Gdzie się podziała tamta drużyna? Jak się potoczyły losy piłkarzy z zespołu Oresta Lenczyka

2019-10-19, Autor: Bartosz Królikowski

Sezon 2011/12 to jedno z najpiękniejszych wspomnień w życiu każdego kibica Śląska Wrocław. Gdy 6 maja 2012 r., około godziny 19 na stadionie im. Henryka Reymana w Krakowie, sędzia Daniel Stefański zagwizdał po raz ostatni, wśród fanów wrocławian wybuchła euforia, jakiej świat nie widział.

Reklama

Pokonanie 1:0 Wisły Kraków oznaczało drugie w historii mistrzostwo kraju dla Śląska (pierwsze było w 1977r.). Dziś ten sezon wielu wspomina z tęsknotą i rozrzewnieniem. Z tamtej drużyny w obecnym składzie pozostali już tylko Mariusz Pawelec oraz Piotr Celeban. Co natomiast stało się z pozostałymi? Jak potoczyły się ich kariery? Oto zestawienie dalszych losów kilku najważniejszych piłkarzy tamtej ekipy.

Sebastian Mila (ofensywny pomocnik)

O tym zawodniku należy wspomnieć w pierwszej kolejności. Człowiek, który w tym pamiętnym sezonie zdobył 4 gole i zaliczył aż 14 (!) asyst, prowadząc drużynę do upragnionego tytułu. Po złotym sezonie Mila grał w Śląsku jeszcze przez 2,5 sezonu, niezmiennie pozostając gwiazdą drużyny. W połowie rozgrywek 2014/15 odszedł do zaprzyjaźnionej Lechii Gdańsk. Zanim jednak się to stało, znalazł się on na ustach kibiców całego kraju dzięki dobrym występom w reprezentacji. Gola na 2:0, którego strzelił Niemcom w meczu eliminacji Euro 2016, do dziś pamięta cała Polska. Niestety w Lechii nie było już tak dobrze. Rola Mili w gdańskim klubie stawała się coraz słabsza z sezonu na sezon.
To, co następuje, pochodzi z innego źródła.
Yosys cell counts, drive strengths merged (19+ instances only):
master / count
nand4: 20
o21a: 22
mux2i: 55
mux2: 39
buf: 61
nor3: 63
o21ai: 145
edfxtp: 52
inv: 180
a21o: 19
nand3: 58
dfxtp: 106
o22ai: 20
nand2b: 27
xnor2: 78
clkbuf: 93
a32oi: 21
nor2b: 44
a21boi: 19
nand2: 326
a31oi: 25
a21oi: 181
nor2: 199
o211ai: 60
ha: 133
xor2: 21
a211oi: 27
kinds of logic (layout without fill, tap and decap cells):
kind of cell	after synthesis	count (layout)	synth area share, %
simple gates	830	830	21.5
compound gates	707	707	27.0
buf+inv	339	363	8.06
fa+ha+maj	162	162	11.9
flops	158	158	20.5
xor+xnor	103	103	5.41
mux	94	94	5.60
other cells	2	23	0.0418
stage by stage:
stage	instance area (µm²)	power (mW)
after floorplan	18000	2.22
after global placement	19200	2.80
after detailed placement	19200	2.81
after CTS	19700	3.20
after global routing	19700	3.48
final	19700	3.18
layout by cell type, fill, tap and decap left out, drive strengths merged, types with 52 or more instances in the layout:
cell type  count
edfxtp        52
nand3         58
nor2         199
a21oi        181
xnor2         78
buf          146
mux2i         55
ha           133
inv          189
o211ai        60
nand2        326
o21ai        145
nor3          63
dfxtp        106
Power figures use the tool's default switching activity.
==> config.mk <==
export PLATFORM = sky130hd
export DESIGN_NAME = fft_length_radix_factorizer_core_flat
export DESIGN_NICKNAME = d
export VERILOG_FILES = /design/src/hdl/fflrf_pkg.sv /design/src/hdl/fflrf_if.sv /design/src/hdl/fflrf_datapath.sv /design/src/hdl/fflrf_controller.sv /design/src/hdl/fft_length_radix_factorizer_core.sv /design/src/flat_wrapper.sv
export SDC_FILE = /design/constraint.sdc
export NUM_CORES = 1
export LEC_CHECK = 0
export CORE_MARGIN = 3
export CORE_UTILIZATION = 35
export CTS_CLUSTER_SIZE = 30
export DETAILED_ROUTE_END_ITERATION = 10
export DONT_BUFFER_PORTS = 1
export MAX_ROUTING_LAYER = met4
export SYNTH_ARGS = -nofsm -noshare
export SYNTH_HDL_FRONTEND = slang
export SYNTH_SLANG_ARGS = --single-unit
export TNS_END_PERCENT = 20
==> constraint.sdc <==
create_clock -name clk -period 23.4 [get_ports clk]
set_clock_uncertainty 0.2 [all_clocks]
set_input_delay 7.02 -clock clk [delete_from_list [all_inputs] [get_ports clk]]
set_output_delay 7.02 -clock clk [all_outputs]
set_load 0.05 [all_outputs]
==> src/hdl/fflrf_pkg.sv <==
// ----------------------------------------------------------------------------
// fflrf_pkg: shared definitions of the FFT length radix factorizer
// Radix table, exact-division inverses, status codes and the command and
// status structs that join the controller and the datapath.
// ----------------------------------------------------------------------------
package fflrf_pkg;

	// Defaults of the top-level parameters.
	localparam int DEFAULT_LENGTH_BITS = 32;
	localparam int DEFAULT_MAX_STAGES  = 32;

	// Fixed field widths of the result items.
	localparam int LENGTH_W    = 32;
	localparam int RADIX_W     = 5;
	localparam int INDEX_W     = 5;
	localparam int STATUS_W    = 2;

	// Radix set, tried in ascending order.
	localparam int RADIX_COUNT = 8;
	localparam int PTR_W       = 3;

	localparam logic [RADIX_W-1:0] RADIX_VALUE [RADIX_COUNT] = '{
		5'd2, 5'd3, 5'd5, 5'd7, 5'd11, 5'd13, 5'd17, 5'd19
	};

	// Multiplicative inverses modulo 2^32 of the odd radices. The entry of
	// radix two is not used: that radix is tested on the low bit.
	localparam logic [LENGTH_W-1:0] RADIX_INV [RADIX_COUNT] = '{
		32'h0000_0001, 32'hAAAA_AAAB, 32'hCCCC_CCCD, 32'hB6DB_6DB7,
		32'hBA2E_8BA3, 32'hC4EC_4EC5, 32'hF0F0_F0F1, 32'h286B_CA1B
	};

	// Result status codes.
	typedef enum logic [STATUS_W-1:0] {
		STATUS_OK       = 2'd0,
		STATUS_LEFTOVER = 2'd1,
		STATUS_EMPTY    = 2'd2,
		STATUS_ZERO     = 2'd3
	} status_t;

	// Commands from the controller to the datapath.
	typedef struct packed {
		logic    load;        // capture a new length, clear pointer and count
		logic    mul;         // form the exact-division product
		logic    take;        // divide by the current radix and record the stage
		logic    next_radix;  // move on to the next radix
		logic    set_err;     // mark the item as an error with err_code
		status_t err_code;
		logic    start_emit;  // point at the first stage
		logic    adv_emit;    // point at the next stage
	} dp_cmd_t;

	// Status from the datapath to the controller.
	typedef struct packed {
		logic rem_zero;
		logic rem_one;
		logic divisible;
		logic full;
		logic ptr_last;
		logic count_zero;
		logic emit_last;
		logic err;
	} dp_stat_t;

endpackage

==> src/hdl/fflrf_if.sv <==
// ----------------------------------------------------------------------------
// fflrf_if: channel interfaces of the FFT length radix factorizer
// Valid/ready channels for the transform lengths and the radix results.
// ----------------------------------------------------------------------------
interface fflrf_len_if;
	logic                           valid;
	logic                           ready;
	logic [fflrf_pkg::LENGTH_W-1:0] fft_length;

	modport source (output valid, output fft_length, input ready);
	modport sink (input valid, input fft_length, output ready);
endinterface

interface fflrf_res_if;
	logic                           valid;
	logic                           ready;
	logic [fflrf_pkg::RADIX_W-1:0]  radix;
	logic [fflrf_pkg::INDEX_W-1:0]  stage_index;
	logic                           is_last;
	logic [fflrf_pkg::STATUS_W-1:0] status;

	modport source (output valid, output radix, output stage_index, output is_last,
		output status, input ready);
	modport sink (input valid, input radix, input stage_index, input is_last,
		input status, output ready);
endinterface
Później swoje trzy grosze dorzuciły kontuzje, co przyczyniło się do zakończenia przez niego kariery w 2018r. Obecnie jest on ekspertem piłkarskim w wielu telewizjach oraz w Internecie. W takiej roli wystąpił choćby w TVP podczas mundialu w Rosji w 2018 r.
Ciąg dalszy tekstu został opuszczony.